I got to reading this book by this guy. A Brief History of Everything, by Ken Wilber. Please forgive him for the big picture of his noggin on the cover.
It’s very good! There are so many cool ideas running through it, we’d be here for days. Among them (simplified blah blah):
- everything is a holon; that is, a whole and a part of some other whole
- holons are arranged in a hierarchy: atoms make molecules, molecules make cells, cells make humans, etc
- things that are higher up in the hierarchy are more “conscious”- frogs more than worms, worms more than dirt, humans more than apes, etc
- there are 4 quadrants of … the universe… interior/exterior and single/collective. So say there’s a newborn baby who has a brain that cannot tell the difference between what is itself and what is not itself. Exterior/singularly, we can talk about what bits of brain and neurons it has. But you could study all the neurons all day and not understand what it means to that baby. Interior/singularly, the baby has certain emotions along with that. (like examining a computer program’s code, and what it’s doing to the memory and disk etc, vs talking about what the program is actually doing in a meaningful sense) Similarly, there are collective sides to both things: what happens when a bunch of babies have a bunch of brains like this, and what does that mean?
- you can call these quadrants “I”, “We”, “It”, and “Its”. (or you can lump it and its together and just call them together “it”. It’s external, objective reality.)
- society has, since the Enlightenment/Age of Reason just forgotten about “I” and “we” and focused only on “it”. The brain and neurons is all there is; don’t worry about what that means to the person who’s experiencing it.

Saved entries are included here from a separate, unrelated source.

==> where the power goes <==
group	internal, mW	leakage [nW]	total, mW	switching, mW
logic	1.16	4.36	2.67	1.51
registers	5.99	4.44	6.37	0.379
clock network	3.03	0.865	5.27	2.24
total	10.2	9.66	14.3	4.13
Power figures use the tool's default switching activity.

This is a problem.
- personal mental and spiritual development are the same, along a spectrum. You go through these stages as a kid: distinguishing between you and not-you, becoming able to imagine what it’s like to be other people, focusing on first only yourself, then on other people in your group, then on all people worldwide, and then if you keep climbing this ladder you’ll hit a few states that we today would call “spiritual”… where you focus on all of nature, and eventually on the non-duality of everything.
These are all cool, especially the last! But it’s a lot to take in. Two questions:
1. How do I remember it, how do I make sure it doesn’t just linger in my mind for a week or a year and then disappear, leaving me back where I’ve started? This is frustrating; it seems like, to get better at these things, I’d have to study them as if a class at school. But I have a full-time job and thus not much energy to “take a class” too.

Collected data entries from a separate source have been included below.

**src/acs_pkg.sv**
```systemverilog
// Shared constants and types for the conversion sequencer
package acs_pkg;
   // -------------------------------------------------
   // Register byte offsets
   // -------------------------------------------------
   localparam logic [7:0] ACS_CTRL_A_OFS = 8'h00;
   localparam logic [7:0] ACS_CTRL_B_OFS = 8'h04;
   localparam logic [7:0] ACS_PWR_OFS    = 8'h08;
   localparam logic [7:0] ACS_CHAN_OFS   = 8'h0c;
   localparam logic [7:0] ACS_RES_LO_OFS = 8'h10;
   localparam logic [7:0] ACS_RES_HI_OFS = 8'h14;
   localparam logic [7:0] ACS_STAT_OFS   = 8'h18;
   // -------------------------------------------------
   // Field positions
   // -------------------------------------------------
   localparam int ACS_A_EN    = 7;
   localparam int ACS_A_START = 6;
   localparam int ACS_A_ATE   = 5;
   localparam int ACS_A_FLAG  = 4;
   localparam int ACS_A_PS    = 0;
   localparam int ACS_B_TS    = 0;
   localparam int ACS_B_DIFF  = 4;
   localparam int ACS_CHAN_W  = 5;
   localparam int ACS_PS_W    = 3;
   localparam int ACS_PSC_W   = 8;
   // -------------------------------------------------
   // Reset values and codes
   // -------------------------------------------------
   localparam logic [2:0] ACS_PS_RST  = 3'h0;
   localparam logic [2:0] ACS_TS_RST  = 3'h0;
   localparam logic [2:0] ACS_TS_FREE = 3'h0;
   localparam logic       ACS_PWR_RST = 1'h0;
   localparam int         ACS_SYNC_CYC = 3;
   // -------------------------------------------------
   // Conversion lengths in converter half cycles
   // -------------------------------------------------
   localparam logic [5:0] ACS_TOT_NORM  = 6'h1a; // 13
   localparam logic [5:0] ACS_SH_NORM   = 6'h03; // 1.5
   localparam logic [5:0] ACS_TOT_FIRST = 6'h32; // 25
   localparam logic [5:0] ACS_SH_FIRST  = 6'h1b; // 13.5
   localparam logic [5:0] ACS_TOT_AUTO  = 6'h1b; // 13.5
   localparam logic [5:0] ACS_SH_AUTO   = 6'h04; // 2
   localparam logic [5:0] ACS_TOT_DIFF  = 6'h1c; // 14
   localparam logic [5:0] ACS_SH_DIFF   = 6'h05; // 2.5
   // -------------------------------------------------
   // Types
   // -------------------------------------------------
   typedef enum logic {ACS_IDLE, ACS_CONV} acs_state_e;
   typedef struct packed {
      logic        psel;
      logic        penable;
      logic        pwrite;
      logic [7:0]  paddr;
      logic [31:0] pwdata;
   } acs_apb_req_s;
   typedef struct packed {
      logic        pready;
      logic        pslverr;
      logic [31:0] prdata;
   } acs_apb_rsp_s;
   typedef struct packed {
      logic                  enable;
      logic                  sample;
      logic                  done;
      logic [ACS_CHAN_W-1:0] channel;
   } acs_core_s;
   typedef struct packed {
      logic [ACS_PSC_W-1:0] cnt;
   } acs_psc_s;
   typedef struct packed {
      logic [ACS_SYNC_CYC-1:0] pipe;
   } acs_trg_s;
endpackage : acs_pkg

```
**src/acs_prescaler.sv**
```systemverilog
// Converter clock prescaler producing rise and fall ticks
`timescale 1ns/10ps
module acs_prescaler (
   // Clock and reset
   input  wire logic                     clock,
   input  wire logic                     arst_n,
   // Control
   input  wire logic                     clr,
   input  wire logic [acs_pkg::ACS_PS_W-1:0] sel,
   // Ticks
   output logic                          rise_tick,
   output logic                          fall_tick
);
   import acs_pkg::*;
   acs_psc_s               s_reg, s_next;
   logic [ACS_PSC_W:0]     ratio;
   logic [ACS_PSC_W-1:0]   top;
   logic [ACS_PSC_W-1:0]   half;

   // Ratio is two to the power sel plus one
   always_comb begin
      ratio     = (ACS_PSC_W+1)'(2) << sel;
      top       = ACS_PSC_W'(ratio - (ACS_PSC_W+1)'(1));
      half      = ratio[ACS_PSC_W:1] - ACS_PSC_W'(1);
      rise_tick = !clr && s_reg.cnt == top;
      fall_tick = !clr && s_reg.cnt == half;
      s_next    = s_reg;
      if (clr || s_reg.cnt == top) begin
         s_next.cnt = '0;
      end else begin
         s_next.cnt = s_reg.cnt + ACS_PSC_W'(1);
      end
   end

   always_ff @(posedge clock or negedge arst_n) begin
      if (!arst_n) begin
         s_reg <= '0;
      end else begin
         s_reg <= s_next;
      end
   end
endmodule : acs_prescaler

```
**src/acs_trigger.sv**
```systemverilog
// Trigger source selection and rising edge detection
`timescale 1ns/10ps
module acs_trigger #(
   parameter int NSRC = 8
) (
   // Clock and reset
   input  wire logic                    clock,
   input  wire logic                    arst_n,
   // Sources
   input  wire logic [NSRC-1:0]         src_in,
   input  wire logic [$clog2(NSRC)-1:0] sel,
   // Edge out
   output logic                         trig_edge
);
   import acs_pkg::*;
   acs_trg_s s_reg, s_next;

   // Delay line gives the fixed three-cycle sync latency
   always_comb begin
      s_next      = s_reg;
      s_next.pipe = {s_reg.pipe[ACS_SYNC_CYC-2:0], src_in[sel]};
      // Level must drop before a new edge counts, so a held flag
      // cannot retrigger until software clears it
      trig_edge   = s_reg.pipe[1] && !s_reg.pipe[2];
   end

   always_ff @(posedge clock or negedge arst_n) begin
      if (!arst_n) begin
         s_reg <= '0;
      end else begin
         s_reg <= s_next;
      end
   end
endmodule : acs_trigger

```
**src/acs_sequencer.sv**
```systemverilog
// Conversion sequencer: APB registers, start logic, timing
//
// What this block does
// - Start bit write begins one conversion when power reduction is off
// - Channel change during a conversion waits until it completes
// - Auto trigger enable lets the selected hardware source start runs
// - Rising trigger edge resets prescaler and starts a conversion
// - Held trigger level or edges during a conversion start nothing
// - Source flags set regardless of masking; must clear to retrigger
// - Complete flag as source gives free running after software start
// - Start bit reads one while busy; writing one while busy is ignored
// - Prescaler runs while enabled, held in reset while disabled
// - Software start begins on next rising converter clock edge
// - Normal conversion 13 cycles, first after enable 25 cycles
// - Sampling at 1.5 cycles, or 13.5 on the first conversion
// - Completion stores result, sets flag, clears start in single mode
// - Triggered runs sample two cycles after edge, 13.5 cycles long
// - Free running restarts at once, start bit stays high
// - Differential runs align to half-rate clock, 13 or 14 cycles
// - Channel takes effect only when enabled; no power when disabled
// - Low byte read blocks result updates until high byte read
`timescale 1ns/10ps
module acs_sequencer (
   // Clock and reset
   input  wire logic                 clock,
   input  wire logic                 arst_n,
   // APB slave
   input  wire acs_pkg::acs_apb_req_s apb_req,
   output acs_pkg::acs_apb_rsp_s     apb_rsp,
   // Hardware trigger sources 1 to 7
   input  wire logic [6:0]           trig_in,
   // Analog core
   input  wire logic [9:0]           core_result,
   output acs_pkg::acs_core_s        core
);
   import acs_pkg::*;

   // -------------------------------------------------
   // State
   // -------------------------------------------------
   typedef struct packed {
      acs_state_e            st;
      logic                  en;
      logic                  power_reduction_reg;
      logic                  ate;
      logic                  flag;
      logic                  strt_pend;
      logic                  first;
      logic                  diff;
      logic                  lock;
      logic                  half_clk;
      logic                  sample;
      logic                  done;
      logic [ACS_PS_W-1:0]   ps;
      logic [2:0]            ts;
      logic [ACS_CHAN_W-1:0] chan_pend;
      logic [ACS_CHAN_W-1:0] chan_act;
      logic [5:0]            hcnt;
      logic [5:0]            tot;
      logic [5:0]            sh;
      logic [7:0]            res_lo;
      logic [1:0]            res_hi;
      logic [31:0]           rdata;
   } acs_seq_s;

   acs_seq_s    s_reg, s_next;
   logic        rise_tick;
   logic        fall_tick;
   logic        tick;
   logic        psc_clr;
   logic        trig_edge;
   logic        en_eff;
   logic        busy;
   logic        trig_go;
   logic        sw_go;
   logic        free_mode;
   logic        done;
   logic        wr;
   logic        rd;
   logic        rd_start;
   logic [5:0]  hc_inc;
   logic [31:0] rd_val;
   logic [31:0] w;

   // -------------------------------------------------
   // Address decode
   // -------------------------------------------------
   function automatic logic map_hit(input logic [7:0] a);
      case (a)
         ACS_CTRL_A_OFS, ACS_CTRL_B_OFS, ACS_PWR_OFS, ACS_CHAN_OFS,
         ACS_RES_LO_OFS, ACS_RES_HI_OFS, ACS_STAT_OFS: map_hit = 1'b1;
         default: map_hit = 1'b0;
      endcase
   endfunction : map_hit

   // -------------------------------------------------
   // Submodules
   // -------------------------------------------------
   acs_prescaler u_psc (
      .clock     (clock),
      .arst_n    (arst_n),
      .clr       (psc_clr),
      .sel       (s_reg.ps),
      .rise_tick (rise_tick),
      .fall_tick (fall_tick)
   );

   // Slot zero is the complete flag, handled as free running below
   acs_trigger #(.NSRC(8)) u_trg (
      .clock     (clock),
      .arst_n    (arst_n),
      .src_in    ({trig_in, 1'b0}),
      .sel       (s_reg.ts),
      .trig_edge (trig_edge)
   );

   // -------------------------------------------------
   // Start and completion terms
   // -------------------------------------------------
   assign en_eff    = s_reg.en && !s_reg.power_reduction_reg;
   assign busy      = s_reg.st == ACS_CONV;
   assign free_mode = s_reg.ate && s_reg.ts == ACS_TS_FREE;
   // Edges while busy are simply dropped, not queued
   assign trig_go   = !busy && en_eff && s_reg.ate &&
                      s_reg.ts != ACS_TS_FREE && trig_edge;
   assign sw_go     = !busy && en_eff && s_reg.strt_pend &&
                      rise_tick && !trig_go;
   assign psc_clr   = !en_eff || trig_go;
   assign tick      = rise_tick || fall_tick;
   assign hc_inc    = s_reg.hcnt + 6'h01;
   assign done      = busy && tick && hc_inc == s_reg.tot;
   assign rd_start  = s_reg.strt_pend || busy;

   // APB strobes, effects only in the access phase
   assign wr = apb_req.psel && apb_req.penable && apb_req.pwrite;
   assign rd = apb_req.psel && apb_req.penable && !apb_req.pwrite;
   assign w  = apb_req.pwdata;

   // Zero wait states; unmapped addresses answer with an error
   assign apb_rsp.pready  = 1'b1;
   assign apb_rsp.pslverr = apb_req.psel && apb_req.penable &&
                            !map_hit(apb_req.paddr);
   assign apb_rsp.prdata  = s_reg.rdata;

   // Core side; power is gated by the effective enable
   assign core.enable  = en_eff;
   assign core.sample  = s_reg.sample;
   assign core.done    = s_reg.done;
   assign core.channel = s_reg.chan_act;

   // -------------------------------------------------
   // Read mux
   // -------------------------------------------------
   always_comb begin
      rd_val = '0;
      case (apb_req.paddr)
         ACS_CTRL_A_OFS: begin
            rd_val[ACS_A_EN]    = s_reg.en;
            rd_val[ACS_A_START] = rd_start;
            rd_val[ACS_A_ATE]   = s_reg.ate;
            rd_val[ACS_A_FLAG]  = s_reg.flag;
            rd_val[ACS_A_PS+:ACS_PS_W] = s_reg.ps;
         end
         ACS_CTRL_B_OFS: begin
            rd_val[ACS_B_TS+:3] = s_reg.ts;
            rd_val[ACS_B_DIFF]  = s_reg.diff;
         end
         ACS_PWR_OFS:    rd_val[0] = s_reg.power_reduction_reg;
         ACS_CHAN_OFS: begin
            rd_val[ACS_CHAN_W-1:0] = s_reg.chan_pend;
            rd_val[8+:ACS_CHAN_W]  = s_reg.chan_act;
         end
         ACS_RES_LO_OFS: rd_val[7:0] = s_reg.res_lo;
         ACS_RES_HI_OFS: rd_val[1:0] = s_reg.res_hi;
         ACS_STAT_OFS:   rd_val[3:0] = {s_reg.lock, s_reg.half_clk,
                                        s_reg.first, busy};
         default:        rd_val = '0;
      endcase
   end

   // -------------------------------------------------
   // Next state
   // -------------------------------------------------
   always_comb begin
      s_next        = s_reg;
      s_next.sample = 1'b0;
      s_next.done   = 1'b0;
      // Half-rate clock follows converter clock rising edges
      if (psc_clr) begin
         s_next.half_clk = 1'b0;
      end else if (rise_tick) begin
         s_next.half_clk = !s_reg.half_clk;
      end
      // Register writes
      if (wr) begin
         case (apb_req.paddr)
            ACS_CTRL_A_OFS: begin
               s_next.en  = w[ACS_A_EN];
               s_next.ate = w[ACS_A_ATE];
               s_next.ps  = w[ACS_A_PS+:ACS_PS_W];
               if (w[ACS_A_EN] && !s_reg.en) begin
                  s_next.first = 1'b1;
               end
               if (w[ACS_A_FLAG]) begin
                  s_next.flag = 1'b0;
               end
               if (w[ACS_A_START] && w[ACS_A_EN] && !s_reg.power_reduction_reg &&
                   !busy) begin
                  s_next.strt_pend = 1'b1;
               end
            end
            ACS_CTRL_B_OFS: begin
               s_next.ts   = w[ACS_B_TS+:3];
               s_next.diff = w[ACS_B_DIFF];
            end
            ACS_PWR_OFS:  s_next.power_reduction_reg = w[0];
            ACS_CHAN_OFS: s_next.chan_pend = w[ACS_CHAN_W-1:0];
            default: ;
         endcase
      end
      // Byte pair lock: low read freezes, high read frees
      if (rd && apb_req.paddr == ACS_RES_LO_OFS) begin
         s_next.lock = 1'b1;
      end
      if (rd && apb_req.paddr == ACS_RES_HI_OFS) begin
         s_next.lock = 1'b0;
      end
      // Channel tracks the pending value while idle and enabled, and is reloaded at a free running restart
      if (!busy && en_eff) begin
         s_next.chan_act = s_reg.chan_pend;
      end
      // Conversion sequencing
      case (s_reg.st)
         ACS_IDLE: begin
            if (trig_go || sw_go) begin
               s_next.st   = ACS_CONV;
               s_next.hcnt = '0;
               if (s_reg.first) begin
                  s_next.tot   = ACS_TOT_FIRST;
                  s_next.sh    = ACS_SH_FIRST;
                  s_next.first = 1'b0;
               end else if (trig_go) begin
                  s_next.tot = ACS_TOT_AUTO;
                  s_next.sh  = ACS_SH_AUTO;
               end else if (s_reg.diff && s_reg.half_clk) begin
                  s_next.tot = ACS_TOT_DIFF;
                  s_next.sh  = ACS_SH_DIFF;
               end else begin
                  s_next.tot = ACS_TOT_NORM;
                  s_next.sh  = ACS_SH_NORM;
               end
            end
         end
         ACS_CONV: begin
            if (tick) begin
               s_next.hcnt = hc_inc;
               if (hc_inc == s_reg.sh) begin
                  s_next.sample = 1'b1;
               end
            end
            if (done) begin
               s_next.done = 1'b1;
               s_next.flag = 1'b1;
               if (!s_reg.lock) begin
                  s_next.res_lo = core_result[7:0];
                  s_next.res_hi = core_result[9:8];
               end
               if (free_mode) begin
                  // Restart at once; diff runs here are always 14
                  s_next.hcnt     = '0;
                  s_next.chan_act = s_reg.chan_pend;
                  s_next.tot = s_reg.diff ? ACS_TOT_DIFF : ACS_TOT_NORM;
                  s_next.sh  = s_reg.diff ? ACS_SH_DIFF : ACS_SH_NORM;
               end else begin
                  s_next.st        = ACS_IDLE;
                  s_next.strt_pend = 1'b0;
               end
            end
         end
         default: s_next.st = ACS_IDLE;
      endcase
      // Disabling aborts any run in progress; a start written together
      // with the enable bit must survive the still-disabled cycle
      if (!en_eff) begin
         s_next.st   = ACS_IDLE;
         s_next.hcnt = '0;
         if (!s_next.en || s_next.power_reduction_reg) begin
            s_next.strt_pend = 1'b0;
         end
      end
      // Read data is captured in the setup phase
      if (apb_req.psel && !apb_req.penable) begin
         s_next.rdata = rd_val;
      end
   end

   // -------------------------------------------------
   // State register
   // -------------------------------------------------
   always_ff @(posedge clock or negedge arst_n) begin
      if (!arst_n) begin
         s_reg     <= '0;
         s_reg.st  <= ACS_IDLE;
         s_reg.power_reduction_reg <= ACS_PWR_RST;
         s_reg.ps  <= ACS_PS_RST;
         s_reg.ts  <= ACS_TS_RST;
      end else begin
         s_reg <= s_next;
      end
   end
endmodule : acs_sequencer

```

2. Should I even remember it? Is he right? Is this book just a bunch of nonsense? This is even more frustrating. Of course, I google it and the first things that come up are a few critiques. It’s like figuring out the truth in law or politics or computer science or anything else! Gah!
I answer myself: don’t worry about it, take a step back, chill out. But that seems to be my response to everything these days, which leads to nothing ever changing. And maybe I’ll spontaneously Get Enlightened someday at this rate, but I don’t think so.

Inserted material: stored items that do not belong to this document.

$ cat src/rtl/pscr_sync.sv
// Purpose: two-flop synchroniser for a vector of pin levels
// Assumes: inputs asynchronous to core_clk
// Notes: first stage read only by the second stage
`timescale 1ns/10ps
module pscr_sync #(
    parameter int W = 8
) (
    input wire logic core_clk, // clock
    input wire logic rst_b, // async reset
    input wire logic [W-1:0] d, // async input
    output logic [W-1:0] q // synchronised output
);
    logic [W-1:0] meta_r;
    always_ff @(posedge core_clk or negedge rst_b) begin
        if (!rst_b) begin
            meta_r <= '0;
            q <= '0;
        end else begin
            meta_r <= d;
            q <= meta_r;
        end
    end
endmodule : pscr_sync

Boy, it’d be nice if, y’know, understanding the universe, true happiness, enlightenment were easy, eh?
Aaron M Fraser - Jan 1, 2010
It’s a good answer, Dan.
There’s so much information out there, and it’s really hard to remember all of it. I think, though, that a bit of it will always stay with you.
Keep ruminating. Keep reading similar texts. You’re not going to absorb everything from them, but I bet you’ll absorb SOMETHING relevant. And it will change the way you move through life.
This book will lead you to reading another book you may not have considered before. Think thoughts you never would have had, which lead to others. Or even walk down a side-street you’ve always thoughtlessly passed, wherein you discover something beautiful.
So yeah, ya might forget most of this book, but it will have imprinted itself on you. If you listen to your heart/gut/intuition, and actively seek outward for something beyond yourself, you will come to where you need to be in life.
Dan - Jan 1, 2010
I guess? But how do you know?
What if I’m not trying hard enough, or if I’m not trying smart enough?
I think that a Zen master would hit me with a stick and tell me these aren’t even questions that make sense (it’d be like saying “am I tall enough to be enlightened?") but I’m not sure. I’m not sitting in a monastery for 12 years- how am I supposed to get enlightened? So I’m not even logically convinced; I don’t even KNOW it, much less FEEL it.
Aaron M Fraser - Jan 2, 2010
We put too much emphasis on “knowing” things. This is a mainly Western problem, or at least was originally. What can we really know when the very basic building blocks of our universe are virtually unknowable? (Heisenberg’s Uncertainty Principle, forex - knowledge of one aspect of a particle precludes knowing anything else about it)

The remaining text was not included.